- Born: Richard Stockton Kindleberger June 17, 1942 Baltimore, Maryland, US
- Died: January 1, 2010 (aged 67) Cambridge, Massachusetts, US
- Occupations: reporter and editor
- Years active: 1967–2010
- Spouse: Sarah Wells (1978–1990; her death) 2 children

= Richard Kindleberger =

Richard Kindleberger (June 17, 1942 – January 1, 2010) was an American newspaper reporter and editor who worked at The Boston Globe.

==Early life==
Richard Kindleberger was born in Baltimore, Maryland, in 1942, and raised in Lincoln, Massachusetts. He had two sisters and one brother. His father, Charles P. Kindleberger, was an economist at M.I.T. and an architect of the Marshall Plan. In 1960, Richard graduated from Lincoln-Sudbury Regional High School. He developed an interest for languages and learned Russian, French, German, and Spanish.

After graduating from Cornell University in 1967, he worked as a reporter at the Worcester Evening Gazette for almost 3 years. Kindleberger later received a master's degree in Russian literature.

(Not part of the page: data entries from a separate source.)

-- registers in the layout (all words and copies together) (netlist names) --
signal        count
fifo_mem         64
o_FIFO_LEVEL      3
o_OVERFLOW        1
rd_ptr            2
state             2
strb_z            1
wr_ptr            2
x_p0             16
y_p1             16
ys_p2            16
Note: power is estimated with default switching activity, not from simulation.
`src/rtl/mips_regfile_pkg.sv`:
```
// Shared constants and state type for the register-file write scheduler.
package mips_regfile_pkg;

  localparam int unsigned ADDR_W = 5;
  localparam int unsigned DATA_W = 32;

  localparam logic [ADDR_W-1:0] REG_ZERO = '0;

  typedef enum logic [0:0] {
    INIT = 1'b0,
    ARB  = 1'b1
  } sched_state_t;

endpackage

```
`src/rtl/regfile_write_scheduler_rr_arb2.sv`:
```
// Two-way round-robin arbiter: holds the priority pointer, emits a one-hot grant.
module rr_arb2 (
  input  logic clk,
  input  logic rst,
  input  logic en,
  input  logic a_valid,
  input  logic b_valid,
  output logic gnt_a,
  output logic gnt_b
);

  logic rr_ptr_q;
  logic rr_ptr_d;

  // Grant the only requester, or the pointed-to side when both request.
  always_comb begin
    gnt_a    = en && a_valid && (!b_valid || !rr_ptr_q);
    gnt_b    = en && b_valid && !gnt_a;
    rr_ptr_d = rr_ptr_q;
    if (gnt_a) begin
      rr_ptr_d = 1'b1;
    end else if (gnt_b) begin
      rr_ptr_d = 1'b0;
    end
  end

  // Pointer moves to the other side only on a completed transfer.
  always_ff @(posedge clk) begin
    if (!rst) begin
      rr_ptr_q <= 1'b0;
    end else begin
      rr_ptr_q <= rr_ptr_d;
    end
  end

endmodule

```
`src/rtl/regfile_write_scheduler.sv`:
```
// Owns the register-file write port: clear walk after reset, then
// round-robin sharing between writeback (A) and load-return (B).
module regfile_write_scheduler #(
  parameter int unsigned DATA_W     = mips_regfile_pkg::DATA_W,
  parameter int unsigned ADDR_W     = mips_regfile_pkg::ADDR_W,
  parameter int unsigned NUM_REGS   = 32,
  parameter int unsigned INIT_CLEAR = 1
) (
  input  logic              clk,
  input  logic              rst,
  input  logic              a_valid,
  input  logic [ADDR_W-1:0] a_dest,
  input  logic [DATA_W-1:0] a_data,
  output logic              a_ready,
  input  logic              b_valid,
  input  logic [ADDR_W-1:0] b_dest,
  input  logic [DATA_W-1:0] b_data,
  output logic              b_ready,
  input  logic [ADDR_W-1:0] src1,
  input  logic [ADDR_W-1:0] src2,
  output logic              hazard1,
  output logic              hazard2,
  output logic [ADDR_W-1:0] rf_dest,
  output logic [DATA_W-1:0] rf_wdata,
  output logic              rf_wen,
  output logic              init_busy
);

  import mips_regfile_pkg::*;

  localparam logic [ADDR_W-1:0] ZERO_IDX = ADDR_W'(REG_ZERO);
  localparam logic [ADDR_W:0]   LAST_IDX = (ADDR_W+1)'(NUM_REGS - 1);

  sched_state_t    state_q, state_d;
  logic [ADDR_W:0] init_idx_q, init_idx_d;
  logic            arb_en;
  logic            gnt_a, gnt_b;

  assign arb_en = rst && (state_q == ARB);

  rr_arb2 u_arb (
    .clk     (clk),
    .rst     (rst),
    .en      (arb_en),
    .a_valid (a_valid),
    .b_valid (b_valid),
    .gnt_a   (gnt_a),
    .gnt_b   (gnt_b)
  );

  // Clear-walk sequencing: one register per cycle, then hand over to ARB.
  always_comb begin
    state_d    = state_q;
    init_idx_d = init_idx_q;
    if (state_q == INIT) begin
      init_idx_d = init_idx_q + 1'b1;
      if (init_idx_q == LAST_IDX) begin
        state_d = ARB;
      end
    end
  end

  // State and walk index, synchronous active-low reset.
  always_ff @(posedge clk) begin
    if (!rst) begin
      state_q    <= (INIT_CLEAR != 0) ? INIT : ARB;
      init_idx_q <= '0;
    end else begin
      state_q    <= state_d;
      init_idx_q <= init_idx_d;
    end
  end

  // Write-port mux and hazard compare; outputs are held quiet while rst is low.
  always_comb begin
    a_ready   = 1'b0;
    b_ready   = 1'b0;
    rf_wen    = 1'b0;
    rf_dest   = '0;
    rf_wdata  = '0;
    hazard1   = 1'b0;
    hazard2   = 1'b0;
    init_busy = 1'b0;
    if (!rst) begin
      init_busy = 1'b1;
    end else if (state_q == INIT) begin
      init_busy = 1'b1;
      rf_wen    = 1'b1;
      rf_dest   = init_idx_q[ADDR_W-1:0];
    end else begin
      a_ready = gnt_a;
      b_ready = gnt_b;
      if (gnt_a) begin
        rf_dest  = a_dest;
        rf_wdata = a_data;
        rf_wen   = (a_dest != ZERO_IDX);
      end else if (gnt_b) begin
        rf_dest  = b_dest;
        rf_wdata = b_data;
        rf_wen   = (b_dest != ZERO_IDX);
      end
      // The granted request commits at this edge, so it is never a hazard.
      hazard1 = (src1 != ZERO_IDX) &&
                ((a_valid && !gnt_a && a_dest == src1) ||
                 (b_valid && !gnt_b && b_dest == src1));
      hazard2 = (src2 != ZERO_IDX) &&
                ((a_valid && !gnt_a && a_dest == src2) ||
                 (b_valid && !gnt_b && b_dest == src2));
    end
  end

endmodule

```
==> src/rtl/lutram_refill_pkg.sv <==
`default_nettype none
//============================================================================
// Module      : refill_pkg
// Description : Shared types and default sizing for the LUTRAM line-refill
//               sequencer.
// Revision    : 1.0 - initial release
//============================================================================
package refill_pkg;

    localparam int WORDS_DEF = 16;
    localparam int DW_DEF    = 32;
    localparam int IW_DEF    = $clog2(WORDS_DEF);

    typedef enum logic [1:0] {
        ST_IDLE = 2'd0,
        ST_FILL = 2'd1,
        ST_DONE = 2'd2
    } state_t;

    typedef logic [IW_DEF-1:0] widx_t;

endpackage
`default_nettype wire

==> src/rtl/lutram_refill_if.sv <==
`default_nettype none
//============================================================================
// Module      : lutram_refill_if
// Description : Request, beat, LUTRAM write and status signals of the refill
//               sequencer. slave = sequencer, master = requester/bus/store.
// Revision    : 1.0 - initial release
//============================================================================
interface lutram_refill_if #(
    parameter int WORDS = 16,
    parameter int DW    = 32
);
    localparam int IW = $clog2(WORDS);

    logic              req_valid;
    logic              req_ready;
    logic [IW-1:0]     req_offset;
    logic              beat_valid;
    logic              beat_ready;
    logic [DW-1:0]     beat_data;
    logic              beat_last;
    logic [IW-1:0]     ram_addr;
    logic [DW/8-1:0]   ram_strobe;
    logic [DW-1:0]     ram_wdata;
    logic              busy;
    logic              done;
    logic              err;
    logic              crit_valid;
    logic [DW-1:0]     crit_data;

    modport slave (
        input  req_valid, req_offset, beat_valid, beat_data, beat_last,
        output req_ready, beat_ready, ram_addr, ram_strobe, ram_wdata,
               busy, done, err, crit_valid, crit_data
    );

    modport master (
        output req_valid, req_offset, beat_valid, beat_data, beat_last,
        input  req_ready, beat_ready, ram_addr, ram_strobe, ram_wdata,
               busy, done, err, crit_valid, crit_data
    );

endinterface
`default_nettype wire

==> src/rtl/lutram_refill_ctr.sv <==
`default_nettype none
//============================================================================
// Module      : lutram_refill_ctr
// Description : Base-offset latch and beat counter producing the wrapped
//               LUTRAM address plus first/terminal beat flags.
// Revision    : 1.0 - initial release
//============================================================================
module lutram_refill_ctr
    import refill_pkg::*;
#(
    parameter int WORDS = 16,
    parameter int IW    = $clog2(WORDS)
) (
    input  wire logic          clk,
    input  wire logic          resetn,
    input  wire logic          load,
    input  wire logic [IW-1:0] offset,
    input  wire logic          advance,
    output logic [IW-1:0]      addr,
    output logic               is_first,
    output logic               is_last
);

    logic [IW-1:0] r_base;
    logic [IW-1:0] r_cnt;

    always_ff @(posedge clk or negedge resetn) begin
        if (!resetn) begin
            r_base <= '0;
            r_cnt  <= '0;
        end else if (load) begin
            r_base <= offset;
            r_cnt  <= '0;
        end else if (advance) begin
            r_cnt  <= r_cnt + 1'b1;
        end
    end

    // IW-bit add wraps modulo WORDS because WORDS is a power of two
    assign addr     = r_base + r_cnt;
    assign is_first = (r_cnt == '0);
    assign is_last  = (r_cnt == IW'(WORDS - 1));

endmodule
`default_nettype wire

==> src/rtl/lutram_refill.sv <==
`default_nettype none
//============================================================================
// Module      : lutram_refill
// Description : Cache-line refill sequencer writing a bus burst into the
//               LUTRAM line store in critical-word-first wrapping order.
//               Define LUTRAM_REFILL_CRIT_FWD_EN to forward the critical word.
// Revision    : 1.0 - initial release
//============================================================================
module lutram_refill
    import refill_pkg::*;
#(
    parameter int WORDS = WORDS_DEF,
    parameter int DW    = DW_DEF
) (
    input  wire logic       clk,
    input  wire logic       resetn,
    lutram_refill_if.slave  bus
);

    localparam int IW = $clog2(WORDS);
    localparam int SW = DW / 8;

    state_t         r_state;
    state_t         w_state_next;
    logic           r_err;
    logic           w_load;
    logic           w_accept;
    logic           w_term;
    logic [IW-1:0]  w_ctr_addr;
    logic           w_ctr_first;
    logic           w_ctr_last;

    assign w_load   = (r_state == ST_IDLE) && bus.req_valid;
    assign w_accept = (r_state == ST_FILL) && bus.beat_valid;
    assign w_term   = w_accept && (w_ctr_last || bus.beat_last);

    lutram_refill_ctr #(
        .WORDS (WORDS),
        .IW    (IW)
    ) u_ctr (
        .clk      (clk),
        .resetn   (resetn),
        .load     (w_load),
        .offset   (bus.req_offset),
        .advance  (w_accept),
        .addr     (w_ctr_addr),
        .is_first (w_ctr_first),
        .is_last  (w_ctr_last)
    );

    always_ff @(posedge clk or negedge resetn) begin
        if (!resetn) begin
            r_state <= ST_IDLE;
        end else begin
            r_state <= w_state_next;
        end
    end

    always_comb begin
        w_state_next = r_state;
        case (r_state)
            ST_IDLE: if (bus.req_valid) w_state_next = ST_FILL;
            ST_FILL: if (w_term)        w_state_next = ST_DONE;
            ST_DONE:                    w_state_next = ST_IDLE;
            default:                    w_state_next = ST_IDLE;
        endcase
    end

    // Length error: the bus "last" flag and our own beat count disagree
    always_ff @(posedge clk or negedge resetn) begin
        if (!resetn) begin
            r_err <= 1'b0;
        end else if (w_load) begin
            r_err <= 1'b0;
        end else if (w_term) begin
            r_err <= (w_ctr_last != bus.beat_last);
        end
    end

    assign bus.req_ready  = (r_state == ST_IDLE);
    assign bus.beat_ready = (r_state == ST_FILL);
    assign bus.busy       = (r_state == ST_FILL) || (r_state == ST_DONE);
    assign bus.done       = (r_state == ST_DONE);
    assign bus.err        = (r_state == ST_DONE) && r_err;

    // Write port is a straight combinational pass of the accepted beat
    assign bus.ram_addr   = (r_state == ST_FILL) ? w_ctr_addr : '0;
    assign bus.ram_strobe = w_accept ? {SW{1'b1}} : '0;
    assign bus.ram_wdata  = w_accept ? bus.beat_data : '0;

`ifdef LUTRAM_REFILL_CRIT_FWD_EN
    logic          r_crit_valid;
    logic [DW-1:0] r_crit_data;

    always_ff @(posedge clk or negedge resetn) begin
        if (!resetn) begin
            r_crit_valid <= 1'b0;
            r_crit_data  <= '0;
        end else begin
            r_crit_valid <= w_accept && w_ctr_first;
            if (w_accept && w_ctr_first) begin
                r_crit_data <= bus.beat_data;
            end
        end
    end

    assign bus.crit_valid = r_crit_valid;
    assign bus.crit_data  = r_crit_data;
`else
    logic w_unused_first;
    assign w_unused_first = w_ctr_first;
    assign bus.crit_valid = 1'b0;
    assign bus.crit_data  = '0;
`endif

endmodule
`default_nettype wire

==> src/flat_wrapper.sv <==
// flat-port wrapper written by rule: the top's interface ports become plain ports
module lutram_refill_flat import refill_pkg::*;
#(
    parameter int WORDS = WORDS_DEF,
    parameter int DW    = DW_DEF
)
  (clk, resetn, bus_req_valid, bus_req_offset, bus_beat_valid, bus_beat_data, bus_beat_last, bus_req_ready, bus_beat_ready, bus_ram_addr, bus_ram_strobe, bus_ram_wdata, bus_busy, bus_done, bus_err, bus_crit_valid, bus_crit_data);
  lutram_refill_if #(.WORDS(WORDS), .DW(DW)) bus_i ();
  input  wire logic clk;
  input  wire logic resetn;
  input wire logic [$bits(bus_i.req_valid)-1:0] bus_req_valid;
  input wire logic [$bits(bus_i.req_offset)-1:0] bus_req_offset;
  input wire logic [$bits(bus_i.beat_valid)-1:0] bus_beat_valid;
  input wire logic [$bits(bus_i.beat_data)-1:0] bus_beat_data;
  input wire logic [$bits(bus_i.beat_last)-1:0] bus_beat_last;
  output wire logic [$bits(bus_i.req_ready)-1:0] bus_req_ready;
  output wire logic [$bits(bus_i.beat_ready)-1:0] bus_beat_ready;
  output wire logic [$bits(bus_i.ram_addr)-1:0] bus_ram_addr;
  output wire logic [$bits(bus_i.ram_strobe)-1:0] bus_ram_strobe;
  output wire logic [$bits(bus_i.ram_wdata)-1:0] bus_ram_wdata;
  output wire logic [$bits(bus_i.busy)-1:0] bus_busy;
  output wire logic [$bits(bus_i.done)-1:0] bus_done;
  output wire logic [$bits(bus_i.err)-1:0] bus_err;
  output wire logic [$bits(bus_i.crit_valid)-1:0] bus_crit_valid;
  output wire logic [$bits(bus_i.crit_data)-1:0] bus_crit_data;
  assign bus_i.req_valid = bus_req_valid;
  assign bus_i.req_offset = bus_req_offset;
  assign bus_i.beat_valid = bus_beat_valid;
  assign bus_i.beat_data = bus_beat_data;
  assign bus_i.beat_last = bus_beat_last;
  assign bus_req_ready = bus_i.req_ready;
  assign bus_beat_ready = bus_i.beat_ready;
  assign bus_ram_addr = bus_i.ram_addr;
  assign bus_ram_strobe = bus_i.ram_strobe;
  assign bus_ram_wdata = bus_i.ram_wdata;
  assign bus_busy = bus_i.busy;
  assign bus_done = bus_i.done;
  assign bus_err = bus_i.err;
  assign bus_crit_valid = bus_i.crit_valid;
  assign bus_crit_data = bus_i.crit_data;
  lutram_refill #(.WORDS(WORDS), .DW(DW)) u_core (.clk(clk), .resetn(resetn), .bus(bus_i));
endmodule
[config.mk]
export PLATFORM = sky130hd
export DESIGN_NAME = fifo_buffer
export DESIGN_NICKNAME = d
export VERILOG_FILES = /design/src/rtl/fifo_buffer_pkg.sv /design/src/rtl/fifo_buffer_ptr.sv /design/src/rtl/fifo_buffer.sv
export SDC_FILE = /design/constraint.sdc
export NUM_CORES = 1
export LEC_CHECK = 0
export CAP_MARGIN = 10
export CORE_MARGIN = 3
export CORE_UTILIZATION = 46
export DETAILED_ROUTE_END_ITERATION = 12
export GPL_ROUTABILITY_DRIVEN = 0
export PLACE_DENSITY = 0.8
export SYNTH_ARGS = -nofsm -noshare
export SYNTH_HDL_FRONTEND = slang
export SYNTH_HIERARCHICAL = 1
export SYNTH_SLANG_ARGS = --single-unit
[constraint.sdc]
create_clock -name clk -period 1.8 [get_ports clk]
set_input_delay 0.36 -clock clk [delete_from_list [all_inputs] [get_ports clk]]
set_output_delay 0.36 -clock clk [all_outputs]
set_load 0.1 [all_outputs]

Kindleberger was hired by The Boston Globe, where he began working as an environmental reporter and a copy editor beginning in 1972. He joined a spotlight team and helped investigate reports on abuse in the Massachusetts civil service system and the Portsmouth Naval Shipyard.

==Personal life==
On 1978, Kindleberger married Sarah Wells and later had two daughters named Kate and Carrie Kindleberger. The couple were married for more than 12 years until Sarah died from cancer. After three years he married his second wife, Jean Hale.

==Death==
After spending at least thirty years as a reporter and editor, Kindleberger died from a brain tumor on January 1, 2010, at his home in Cambridge, Massachusetts, at the age of 67.